A new bill signed into law May 25 by Alabama Gov. Kay Ivey (R) protects Confederate monuments in the state, even as other states have started to do away with them, reports the Huffington Post. The Alabama Memorial Preservation Act of 2017 disallows removing or renaming any memorial streets or buildings on public property that have been in place for 40 or more years. Those monuments include a piece dedicated to Confederate soldiers in Birmingham’s Linn Park, named after Confederate captain Charles Linn; an obelisk for a fallen Confederate in Anniston; and the Alabama Confederate Monument, which sits on the grounds of the state Capitol in downtown Montgomery. State Sen. Gerald Allen (R-Tuscaloosa), who first proposed the bill, praised the governor for signing it into law. “I appreciate Gov. Ivey standing up for the thoughtful preservation of Alabama’s history,” Allen said. The Southern Poverty Law Center disagrees: “These racist symbols have no place on government property, where they counter our nation’s core principle to ensure liberty and justice for all,” said Rhonda Brownstein, legal director for the SPLC. “Other states and municipalities are removing these monuments from public property and placing them in museums, where people can learn the full history of slavery, the Civil War and the Confederacy. That’s where they belong.”

Illinois

One Chicago official is speaking out against “racist” flyers circulating around the city that are urging Black residents to report undocumented Latino immigrants to authorities, report NewsOne. The flyer says that “Sanctuary city policies endanger the lively hood[sic] of every American [sic], while violating federal law and destroying the Black community.” The flyer claims there will be a reward of $3,000 to $10,000 “per illegal reported” and asks that people “help Atty. General Jeff Sessions help U.S. Black people.” The “flyer claims that Latino immigrants are taking jobs away from African-American Chicagoans,” said 15th Ward Ald. Raymond Lopez. “Don’t fall for this phony argument.” Information about the flyers is said to be spreading after Attorney General Jeff Sessions signed an order May 22 that sanctuary cities will lose Justice Department and Homeland Security grants, reports the Chicago Tribune.

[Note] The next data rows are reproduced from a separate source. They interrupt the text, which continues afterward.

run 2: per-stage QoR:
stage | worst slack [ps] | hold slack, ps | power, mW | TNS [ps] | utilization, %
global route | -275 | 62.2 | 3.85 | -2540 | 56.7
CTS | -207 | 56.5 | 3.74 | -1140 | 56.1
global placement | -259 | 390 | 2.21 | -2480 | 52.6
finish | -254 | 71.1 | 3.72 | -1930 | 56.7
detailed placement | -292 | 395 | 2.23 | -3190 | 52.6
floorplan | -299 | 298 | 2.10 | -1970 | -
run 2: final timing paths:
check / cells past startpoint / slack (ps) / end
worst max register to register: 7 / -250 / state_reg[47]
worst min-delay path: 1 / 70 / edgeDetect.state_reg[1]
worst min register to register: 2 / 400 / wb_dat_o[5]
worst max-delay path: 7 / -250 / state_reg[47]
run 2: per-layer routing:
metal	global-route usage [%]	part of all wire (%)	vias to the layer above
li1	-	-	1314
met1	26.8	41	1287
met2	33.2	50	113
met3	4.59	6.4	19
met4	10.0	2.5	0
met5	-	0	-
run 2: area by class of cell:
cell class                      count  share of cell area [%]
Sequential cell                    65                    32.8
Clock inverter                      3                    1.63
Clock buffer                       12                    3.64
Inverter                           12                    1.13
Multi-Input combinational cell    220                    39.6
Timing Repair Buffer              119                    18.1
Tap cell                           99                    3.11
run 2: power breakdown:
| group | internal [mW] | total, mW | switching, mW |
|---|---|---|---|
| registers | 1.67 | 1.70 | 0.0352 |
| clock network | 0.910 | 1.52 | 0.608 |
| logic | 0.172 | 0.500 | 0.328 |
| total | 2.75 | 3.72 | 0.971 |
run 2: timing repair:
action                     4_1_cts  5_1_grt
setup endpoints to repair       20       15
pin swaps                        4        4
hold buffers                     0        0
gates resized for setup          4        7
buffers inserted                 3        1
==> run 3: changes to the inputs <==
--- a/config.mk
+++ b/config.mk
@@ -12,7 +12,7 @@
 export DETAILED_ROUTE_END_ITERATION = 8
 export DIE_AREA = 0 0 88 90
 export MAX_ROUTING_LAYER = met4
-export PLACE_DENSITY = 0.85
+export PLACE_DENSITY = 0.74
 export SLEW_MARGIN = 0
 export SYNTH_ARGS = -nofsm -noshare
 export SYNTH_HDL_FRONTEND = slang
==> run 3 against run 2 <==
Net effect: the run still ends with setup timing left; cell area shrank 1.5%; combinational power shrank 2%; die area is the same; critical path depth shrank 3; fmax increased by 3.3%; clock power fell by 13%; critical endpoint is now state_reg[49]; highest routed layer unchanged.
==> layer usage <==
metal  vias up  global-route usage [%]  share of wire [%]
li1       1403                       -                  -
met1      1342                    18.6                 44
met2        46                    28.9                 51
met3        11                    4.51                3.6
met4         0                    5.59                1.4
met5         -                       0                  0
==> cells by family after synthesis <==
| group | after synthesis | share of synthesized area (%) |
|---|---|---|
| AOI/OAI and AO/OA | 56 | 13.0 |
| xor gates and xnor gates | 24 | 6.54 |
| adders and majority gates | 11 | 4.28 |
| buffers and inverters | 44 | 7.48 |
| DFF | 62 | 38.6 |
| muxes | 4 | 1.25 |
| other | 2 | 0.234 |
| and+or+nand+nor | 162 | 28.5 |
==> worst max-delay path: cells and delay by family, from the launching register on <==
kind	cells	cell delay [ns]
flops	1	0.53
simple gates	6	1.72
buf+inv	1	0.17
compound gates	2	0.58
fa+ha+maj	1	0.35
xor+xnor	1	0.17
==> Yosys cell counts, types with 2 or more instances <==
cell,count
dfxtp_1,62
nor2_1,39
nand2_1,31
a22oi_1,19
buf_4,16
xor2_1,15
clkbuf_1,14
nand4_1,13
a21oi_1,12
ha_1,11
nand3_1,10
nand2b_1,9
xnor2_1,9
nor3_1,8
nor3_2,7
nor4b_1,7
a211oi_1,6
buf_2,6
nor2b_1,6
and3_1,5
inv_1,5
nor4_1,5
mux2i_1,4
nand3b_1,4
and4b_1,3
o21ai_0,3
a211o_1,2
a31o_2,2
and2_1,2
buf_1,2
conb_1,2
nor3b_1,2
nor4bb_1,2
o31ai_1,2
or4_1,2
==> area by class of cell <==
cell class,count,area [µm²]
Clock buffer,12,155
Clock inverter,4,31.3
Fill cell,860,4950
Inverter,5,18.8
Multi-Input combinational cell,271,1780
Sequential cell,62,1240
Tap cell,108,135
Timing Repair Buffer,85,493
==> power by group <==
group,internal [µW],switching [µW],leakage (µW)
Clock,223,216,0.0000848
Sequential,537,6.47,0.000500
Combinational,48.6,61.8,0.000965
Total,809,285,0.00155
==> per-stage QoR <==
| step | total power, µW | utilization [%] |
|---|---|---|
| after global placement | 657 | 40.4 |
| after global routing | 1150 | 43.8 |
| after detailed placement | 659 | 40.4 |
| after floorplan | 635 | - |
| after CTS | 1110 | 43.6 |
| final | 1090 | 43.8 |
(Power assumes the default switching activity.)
==> src/inc/smc_pkg.sv <==
// Functional notes
// - Run bit cleared halts the monitoring loop and enters shutdown.
// - Serial register access keeps working during shutdown.
// - Run bit set starts the loop; host should program limits first.
// - Alert enable bit gates faults onto the alert output.
// - Alert clear bit forces the alert output deasserted.
// - Alert clear bit leaves the fault status register untouched.
// - Configuration resets to 08h; loop waits until clear bit is zero.
// - Rate bit selects 51.2kHz internal conversion clock, else 61.4kHz.
// - Short-cycle bit cuts every conversion to a quarter of its length.
// - Writing bit 7 returns all registers to defaults; bit 7 self-clears.
// - Status bits 0-3 are mid, low, high rail and supply; bit 4 temperature.
// - A limit crossing sets the matching status bit.
// - Temperature status setting and clearing follow the temperature interrupt mode.
// - Hot limit powers up at 50h, meaning +80 degrees.
// - Hot hysteresis limit powers up at 41h, meaning +65 degrees.
// - Voltage limits live at 2Bh-32h; out-of-window voltage raises a fault.
// - Voltage limits default to 1.1 and 0.9 times the nominal code.
// - In default and one-time modes a status read clears the register.
// - Mode bits: 00 default, 01 one-time, 10 comparator, 11 default.
// - Comparator mode read keeps bit 4 while the fault persists.
// - Mask bits suppress both the status bit and the alert.
// - A persisting fault reasserts the alert after the next conversion; in one-time mode a persisting hot fault does not.
`default_nettype none
package smc_pkg;

  // ****************************************
  // Timing
  // ****************************************
  localparam int unsigned CLK_HZ          = 200_000_000;
  localparam int unsigned OSC_60_HZ       = 61_400;
  localparam int unsigned OSC_50_HZ       = 51_200;
  localparam int unsigned OSC_DIV_60      = CLK_HZ / OSC_60_HZ;
  localparam int unsigned OSC_DIV_50      = CLK_HZ / OSC_50_HZ;
  localparam int unsigned TEMP_CONV_MS    = 66;
  localparam int unsigned VOLT_CONV_MS    = 33;
  localparam int unsigned TEMP_CONV_TICKS = TEMP_CONV_MS * OSC_60_HZ / 1000;
  localparam int unsigned VOLT_CONV_TICKS = VOLT_CONV_MS * OSC_60_HZ / 1000;
  localparam int unsigned SHORT_SHIFT     = 2;
  localparam int unsigned CNT_W           = 13;

  // ****************************************
  // Register map
  // ****************************************
  localparam logic [7:0] ADDR_VLIM_FIRST = 8'h2b;
  localparam logic [7:0] ADDR_VLIM_LAST  = 8'h32;
  localparam logic [7:0] ADDR_HOT        = 8'h39;
  localparam logic [7:0] ADDR_HYST       = 8'h3a;
  localparam logic [7:0] ADDR_CFG        = 8'h40;
  localparam logic [7:0] ADDR_STAT       = 8'h41;
  localparam logic [7:0] ADDR_MASK       = 8'h43;
  localparam logic [7:0] ADDR_TCFG       = 8'h4b;

  localparam int unsigned CFG_RUN      = 0;
  localparam int unsigned CFG_ALERT_EN = 1;
  localparam int unsigned CFG_CLR      = 3;
  localparam int unsigned CFG_SLOW     = 4;
  localparam int unsigned CFG_SHORT    = 5;
  localparam int unsigned CFG_SOFT_RST = 7;

  localparam logic [7:0] CFG_RESET  = 8'h08;
  localparam logic [7:0] CFG_WMASK  = 8'h3b;
  localparam logic [7:0] STAT_RESET = 8'h00;
  localparam logic [4:0] STAT_ALL   = 5'h1f;
  localparam logic [4:0] STAT_VOLTS = 5'h0f;
  localparam logic [7:0] MASK_WMASK = 8'h1f;
  localparam logic [7:0] TCFG_WMASK = 8'h03;
  localparam logic [7:0] HOT_RESET  = 8'h50;
  localparam logic [7:0] HYST_RESET = 8'h41;
  localparam int unsigned NOM_CODE  = 192;
  localparam logic [7:0] VHI_RESET  = 8'(NOM_CODE * 11 / 10);
  localparam logic [7:0] VLO_RESET  = 8'(NOM_CODE * 9 / 10);

  localparam int unsigned NUM_VOLT  = 4;
  localparam int unsigned NUM_VLIM  = 8;
  localparam int unsigned STAT_TEMP = 4;
  localparam logic [2:0]  SLOT_TEMP = 3'h4;
  localparam logic [1:0]  TMODE_ONCE = 2'h1;
  localparam logic [1:0]  TMODE_COMP = 2'h2;
  localparam logic [3:0]  SER_BITS   = 4'h8;

  typedef enum logic [2:0] {
    SER_IDLE     = 3'h0,
    SER_ADDR     = 3'h1,
    SER_ACK_ADDR = 3'h3,
    SER_CMD      = 3'h2,
    SER_ACK_WR   = 3'h6,
    SER_WDATA    = 3'h7,
    SER_RDATA    = 3'h5,
    SER_RACK     = 3'h4
  } smc_ser_state_type;

endpackage : smc_pkg
`default_nettype wire

==> src/core/smc_monitor.sv <==
`timescale 1ns/1ps
`default_nettype none
module smc_monitor
  import smc_pkg::*;
#(
  parameter logic [6:0]  DEV_ADDR   = 7'h2a,
  parameter int unsigned DIV_FAST   = OSC_DIV_60,
  parameter int unsigned DIV_SLOW   = OSC_DIV_50,
  parameter int unsigned VOLT_TICKS = VOLT_CONV_TICKS,
  parameter int unsigned TEMP_TICKS = TEMP_CONV_TICKS
) (
  input  wire logic                  ref_clk_in,
  input  wire logic                  rst_in,
  input  wire logic                  ce_in,
  input  wire logic                  scl_in,
  input  wire logic                  sda_in,
  output var  logic                  sda_out,
  output var  logic                  sda_oe_out,
  output var  logic                  alert_n_out,
  output var  logic                  alert_oe_out,
  input  wire logic [NUM_VOLT*8-1:0] meas_volt_in,
  input  wire logic [7:0]            meas_temp_in,
  output var  logic [2:0]            adc_slot_out,
  output var  logic                  adc_sample_out,
  output var  logic                  shutdown_out
);

  // ****************************************
  // Pin synchronisers and edge detect
  // ****************************************
  logic scl_s;
  logic sda_s;
  logic scl_d_r;
  logic sda_d_r;

  smc_sync #(.WIDTH(2)) u_sync (
    .clk_in (ref_clk_in),
    .rst_in (rst_in),
    .ce_in  (ce_in),
    .d_in   ({scl_in, sda_in}),
    .q_out  ({scl_s, sda_s})
  );

  always_ff @(posedge ref_clk_in or posedge rst_in) begin
    if (rst_in) begin
      scl_d_r <= 1'h1;
      sda_d_r <= 1'h1;
    end else if (ce_in) begin
      scl_d_r <= scl_s;
      sda_d_r <= sda_s;
    end
  end

  logic scl_rise;
  logic scl_fall;
  logic bus_start;
  logic bus_stop;
  assign scl_rise  = scl_s & ~scl_d_r;
  assign scl_fall  = ~scl_s & scl_d_r;
  assign bus_start = scl_s & scl_d_r & sda_d_r & ~sda_s;
  assign bus_stop  = scl_s & scl_d_r & ~sda_d_r & sda_s;

  // ****************************************
  // Serial slave, byte level
  // ****************************************
  smc_ser_state_type state_r;
  logic [3:0]        cnt_r;
  logic [7:0]        sh_r;
  logic [7:0]        tx_r;
  logic [7:0]        ptr_r;
  logic              rw_r;
  logic              wr_stb_r;
  logic              rd_stb_r;
  logic              pin_low_r;
  logic [7:0]        rd_data;

  // Runs whatever the run bit says, so shutdown never locks the host out
  always_ff @(posedge ref_clk_in or posedge rst_in) begin
    if (rst_in) begin
      state_r    <= SER_IDLE;
      cnt_r      <= 4'h0;
      sh_r       <= 8'h00;
      tx_r       <= 8'h00;
      ptr_r      <= 8'h00;
      rw_r       <= 1'h0;
      wr_stb_r   <= 1'h0;
      rd_stb_r   <= 1'h0;
      sda_oe_out <= 1'h0;
    end else if (ce_in) begin
      wr_stb_r <= 1'h0;
      rd_stb_r <= 1'h0;
      if (bus_start) begin
        state_r    <= SER_ADDR;
        cnt_r      <= 4'h0;
        sda_oe_out <= 1'h0;
      end else if (bus_stop) begin
        state_r    <= SER_IDLE;
        sda_oe_out <= 1'h0;
      end else if (scl_rise) begin
        case (state_r)
          SER_ADDR, SER_CMD, SER_WDATA: begin
            sh_r  <= {sh_r[6:0], sda_s};
            cnt_r <= cnt_r + 4'h1;
          end
          SER_RACK: begin
            // Host ack asks for the same register again, a nack ends the read
            state_r <= sda_s ? SER_IDLE : SER_ACK_ADDR;
          end
          default: begin
          end
        endcase
      end else if (scl_fall) begin
        case (state_r)
          SER_ADDR: begin
            if (cnt_r == SER_BITS) begin
              if (sh_r[7:1] == DEV_ADDR) begin
                rw_r       <= sh_r[0];
                sda_oe_out <= 1'h1;
                state_r    <= SER_ACK_ADDR;
              end else begin
                state_r <= SER_IDLE;
              end
            end
          end
          SER_CMD: begin
            if (cnt_r == SER_BITS) begin
              ptr_r      <= sh_r;
              sda_oe_out <= 1'h1;
              state_r    <= SER_ACK_WR;
            end
          end
          SER_WDATA: begin
            if (cnt_r == SER_BITS) begin
              wr_stb_r   <= 1'h1;
              sda_oe_out <= 1'h1;
              state_r    <= SER_ACK_WR;
            end
          end
          SER_ACK_ADDR: begin
            if (rw_r) begin
              tx_r       <= rd_data;
              sda_oe_out <= ~rd_data[7];
              rd_stb_r   <= (ptr_r == ADDR_STAT);
              cnt_r      <= 4'h1;
              state_r    <= SER_RDATA;
            end else begin
              sda_oe_out <= 1'h0;
              cnt_r      <= 4'h0;
              state_r    <= SER_CMD;
            end
          end
          SER_ACK_WR: begin
            sda_oe_out <= 1'h0;
            cnt_r      <= 4'h0;
            state_r    <= SER_WDATA;
          end
          SER_RDATA: begin
            if (cnt_r == SER_BITS) begin
              sda_oe_out <= 1'h0;
              state_r    <= SER_RACK;
            end else begin
              tx_r       <= {tx_r[6:0], 1'h0};
              sda_oe_out <= ~tx_r[6];
              cnt_r      <= cnt_r + 4'h1;
            end
          end
          default: begin
          end
        endcase
      end
    end
  end

  // Open-drain pins only ever pull low
  always_ff @(posedge ref_clk_in or posedge rst_in) begin
    if (rst_in) begin
      pin_low_r <= 1'h0;
    end else if (ce_in) begin
      pin_low_r <= 1'h0;
    end
  end
  assign sda_out     = pin_low_r;
  assign alert_n_out = pin_low_r;

  // ****************************************
  // Register file
  // ****************************************
  logic       soft_rst;
  logic       wr_cfg;
  logic [7:0] cfg_r;
  logic [7:0] mask_r;
  logic [7:0] tcfg_r;
  logic [7:0] hot_r;
  logic [7:0] hyst_r;
  logic [7:0] stat_r;
  logic [7:0] vlim_r [NUM_VLIM];
  logic       vlim_hit;
  logic [2:0] vlim_idx;

  assign wr_cfg   = wr_stb_r && (ptr_r == ADDR_CFG);
  assign soft_rst = wr_cfg && sh_r[CFG_SOFT_RST];
  assign vlim_hit = (ptr_r >= ADDR_VLIM_FIRST) && (ptr_r <= ADDR_VLIM_LAST);
  assign vlim_idx = 3'(ptr_r - ADDR_VLIM_FIRST);

  always_ff @(posedge ref_clk_in or posedge rst_in) begin
    if (rst_in) begin
      cfg_r <= CFG_RESET;
    end else if (ce_in) begin
      if (soft_rst) begin
        cfg_r <= CFG_RESET;
      end else if (wr_cfg) begin
        cfg_r <= sh_r & CFG_WMASK;
      end
    end
  end

  always_ff @(posedge ref_clk_in or posedge rst_in) begin
    if (rst_in) begin
      mask_r <= STAT_RESET;
      tcfg_r <= STAT_RESET;
      hot_r  <= HOT_RESET;
      hyst_r <= HYST_RESET;
    end else if (ce_in) begin
      if (soft_rst) begin
        mask_r <= STAT_RESET;
        tcfg_r <= STAT_RESET;
        hot_r  <= HOT_RESET;
        hyst_r <= HYST_RESET;
      end else if (wr_stb_r) begin
        if (ptr_r == ADDR_MASK) mask_r <= sh_r & MASK_WMASK;
        if (ptr_r == ADDR_TCFG) tcfg_r <= sh_r & TCFG_WMASK;
        if (ptr_r == ADDR_HOT) hot_r <= sh_r;
        if (ptr_r == ADDR_HYST) hyst_r <= sh_r;
      end
    end
  end

  // Even entries hold a channel's upper limit, odd ones its lower limit
  always_ff @(posedge ref_clk_in or posedge rst_in) begin
    if (rst_in) begin
      for (int i = 0; i < NUM_VLIM; i++) begin
        vlim_r[i] <= (i % 2 == 0) ? VHI_RESET : VLO_RESET;
      end
    end else if (ce_in) begin
      if (soft_rst) begin
        for (int i = 0; i < NUM_VLIM; i++) begin
          vlim_r[i] <= (i % 2 == 0) ? VHI_RESET : VLO_RESET;
        end
      end else if (wr_stb_r && vlim_hit) begin
        vlim_r[vlim_idx] <= sh_r;
      end
    end
  end

  always_comb begin
    rd_data = 8'h00;
    case (ptr_r)
      ADDR_CFG:  rd_data = cfg_r;
      ADDR_STAT: rd_data = stat_r;
      ADDR_MASK: rd_data = mask_r;
      ADDR_TCFG: rd_data = tcfg_r;
      ADDR_HOT:  rd_data = hot_r;
      ADDR_HYST: rd_data = hyst_r;
      default:   rd_data = vlim_hit ? vlim_r[vlim_idx] : 8'h00;
    endcase
  end

  // ****************************************
  // Conversion loop
  // ****************************************
  logic       run;
  logic [2:0] slot;
  logic       slot_done;

  // Clear bit holds the loop off, so the reset value 08h leaves it stopped
  assign run = cfg_r[CFG_RUN] & ~cfg_r[CFG_CLR];

  smc_conv_seq #(
    .DIV_FAST   (DIV_FAST),
    .DIV_SLOW   (DIV_SLOW),
    .VOLT_TICKS (VOLT_TICKS),
    .TEMP_TICKS (TEMP_TICKS)
  ) u_seq (
    .clk_in   (ref_clk_in),
    .rst_in   (rst_in),
    .ce_in    (ce_in),
    .run_in   (run),
    .slow_in  (cfg_r[CFG_SLOW]),
    .short_in (cfg_r[CFG_SHORT]),
    .slot_out (slot),
    .done_out (slot_done)
  );
  assign adc_slot_out   = slot;
  assign adc_sample_out = slot_done;

  always_ff @(posedge ref_clk_in or posedge rst_in) begin
    if (rst_in) begin
      shutdown_out <= 1'h1;
    end else if (ce_in) begin
      shutdown_out <= ~run;
    end
  end

  // ****************************************
  // Fault detection
  // ****************************************
  logic [7:0] cur_volt;
  logic       v_oor;
  logic       t_hot;
  logic       t_cold;
  logic       temp_done;
  logic       temp_active_r;
  logic       once_hot_r;
  logic       comp_fault_r;
  logic       temp_set;
  logic [1:0] tmode;
  logic [4:0] set_vec;
  logic [4:0] clr_vec;

  assign cur_volt  = meas_volt_in[slot[1:0]*8 +: 8];
  assign v_oor     = (cur_volt < vlim_r[{slot[1:0], 1'h1}])
                   | (cur_volt > vlim_r[{slot[1:0], 1'h0}]);
  assign t_hot     = $signed(meas_temp_in) > $signed(hot_r);
  assign t_cold    = $signed(meas_temp_in) < $signed(hyst_r);
  assign temp_done = slot_done && (slot == SLOT_TEMP);
  assign tmode     = tcfg_r[1:0];

  always_comb begin
    case (tmode)
      TMODE_ONCE: temp_set = (t_hot & ~once_hot_r) | (once_hot_r & t_cold);
      TMODE_COMP: temp_set = t_hot;
      default:    temp_set = t_hot | (temp_active_r & ~t_cold);
    endcase
  end

  always_ff @(posedge ref_clk_in or posedge rst_in) begin
    if (rst_in) begin
      temp_active_r <= 1'h0;
      once_hot_r    <= 1'h0;
      comp_fault_r  <= 1'h0;
    end else if (ce_in && temp_done) begin
      temp_active_r <= t_hot | (temp_active_r & ~t_cold);
      once_hot_r    <= once_hot_r ? ~t_cold : t_hot;
      comp_fault_r  <= t_hot;
    end
  end

  for (genvar g = 0; g < NUM_VOLT; g++) begin : g_volt
    assign set_vec[g] = slot_done && (slot == 3'(g)) && v_oor && !mask_r[g];
  end
  assign set_vec[STAT_TEMP] = temp_done && temp_set && !mask_r[STAT_TEMP];

  // Comparator mode keeps the temperature bit while the fault is still seen
  assign clr_vec = !rd_stb_r ? 5'h00 :
                   ((tmode == TMODE_COMP) && comp_fault_r) ? STAT_VOLTS : STAT_ALL;

  // New faults win over a same-cycle read clear; the clear bit never touches it
  always_ff @(posedge ref_clk_in or posedge rst_in) begin
    if (rst_in) begin
      stat_r <= STAT_RESET;
    end else if (ce_in) begin
      if (soft_rst) begin
        stat_r <= STAT_RESET;
      end else begin
        stat_r <= {3'h0, (stat_r[4:0] & ~clr_vec) | set_vec};
      end
    end
  end

  always_ff @(posedge ref_clk_in or posedge rst_in) begin
    if (rst_in) begin
      alert_oe_out <= 1'h0;
    end else if (ce_in) begin
      alert_oe_out <= cfg_r[CFG_ALERT_EN] & ~cfg_r[CFG_CLR]
                    & (|(stat_r[4:0] & ~mask_r[4:0]));
    end
  end
endmodule : smc_monitor
`default_nettype wire

==> src/core/smc_sync.sv <==
`timescale 1ns/1ps
`default_nettype none
module smc_sync #(
  parameter int unsigned WIDTH = 2
) (
  input  wire logic             clk_in,
  input  wire logic             rst_in,
  input  wire logic             ce_in,
  input  wire logic [WIDTH-1:0] d_in,
  output var  logic [WIDTH-1:0] q_out
);
  logic [WIDTH-1:0] meta_r;

  for (genvar g = 0; g < WIDTH; g++) begin : g_bit
    always_ff @(posedge clk_in or posedge rst_in) begin
      if (rst_in) begin
        meta_r[g] <= 1'h1;
        q_out[g]  <= 1'h1;
      end else if (ce_in) begin
        meta_r[g] <= d_in[g];
        q_out[g]  <= meta_r[g];
      end
    end
  end
endmodule : smc_sync
`default_nettype wire

==> src/core/smc_conv_seq.sv <==
`timescale 1ns/1ps
`default_nettype none
module smc_conv_seq
  import smc_pkg::*;
#(
  parameter int unsigned DIV_FAST   = OSC_DIV_60,
  parameter int unsigned DIV_SLOW   = OSC_DIV_50,
  parameter int unsigned VOLT_TICKS = VOLT_CONV_TICKS,
  parameter int unsigned TEMP_TICKS = TEMP_CONV_TICKS
) (
  input  wire logic       clk_in,
  input  wire logic       rst_in,
  input  wire logic       ce_in,
  input  wire logic       run_in,
  input  wire logic       slow_in,
  input  wire logic       short_in,
  output var  logic [2:0] slot_out,
  output var  logic       done_out
);
  logic [CNT_W-1:0] div_r;
  logic [CNT_W-1:0] tick_r;
  logic [CNT_W-1:0] div_lim;
  logic [CNT_W-1:0] slot_len;
  logic [CNT_W-1:0] slot_lim;

  // Slower oscillator keeps the same tick count, so integration spans whole mains periods
  assign div_lim  = slow_in ? CNT_W'(DIV_SLOW - 1) : CNT_W'(DIV_FAST - 1);
  assign slot_len = (slot_out == SLOT_TEMP) ? CNT_W'(TEMP_TICKS) : CNT_W'(VOLT_TICKS);
  assign slot_lim = (short_in ? (slot_len >> SHORT_SHIFT) : slot_len) - CNT_W'(1);

  always_ff @(posedge clk_in or posedge rst_in) begin
    if (rst_in) begin
      div_r    <= '0;
      tick_r   <= '0;
      slot_out <= '0;
      done_out <= 1'h0;
    end else if (ce_in) begin
      done_out <= 1'h0;
      if (!run_in) begin
        div_r    <= '0;
        tick_r   <= '0;
        slot_out <= '0;
      end else if (div_r >= div_lim) begin
        div_r <= '0;
        if (tick_r >= slot_lim) begin
          tick_r   <= '0;
          done_out <= 1'h1;
          slot_out <= (slot_out == SLOT_TEMP) ? 3'h0 : slot_out + 3'h1;
        end else begin
          tick_r <= tick_r + CNT_W'(1);
        end
      end else begin
        div_r <= div_r + CNT_W'(1);
      end
    end
  end
endmodule : smc_conv_seq
`default_nettype wire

The Springfield Black Chamber Of Commerce backs the concept of a downtown casino, though the group acknowledges odds are against the proposal in the short run, reports the State Journal Reporter. Chamber president and CEO Dominic Watson said last week the group planned to provide a letter of support to Springfield developer Chris Stone, who has been pitching the idea of a casino to state and local elected officials. Stone himself acknowledges a casino is a long shot, though Statehouse watchers know stranger things have happened in the frantic, closing days of a legislative session. Stone already is involved in the gaming industry as owner of Lucy’s Place video-gambling parlors. “We know it’s in the early stages, but we think it’s a great idea for Springfield,” Watson said. The chamber has approximately 30 member businesses, he said, with young professionals also involved. Watson said support for a casino is based primarily on the potential economic benefits, including jobs, but that tax revenue also could be used to support a variety of educational and social service programs, as well as to rebuild the city infrastructure. Watson said the social costs of a casino were considered in the endorsement decision, including that low-income residents can least afford gambling and the need to support programs for gambling addiction. “We definitely discussed that,” Watson said. “If everyone agreed to allocate jobs to minorities, women, disabled individuals and veterans, it would offset some of those challenges.”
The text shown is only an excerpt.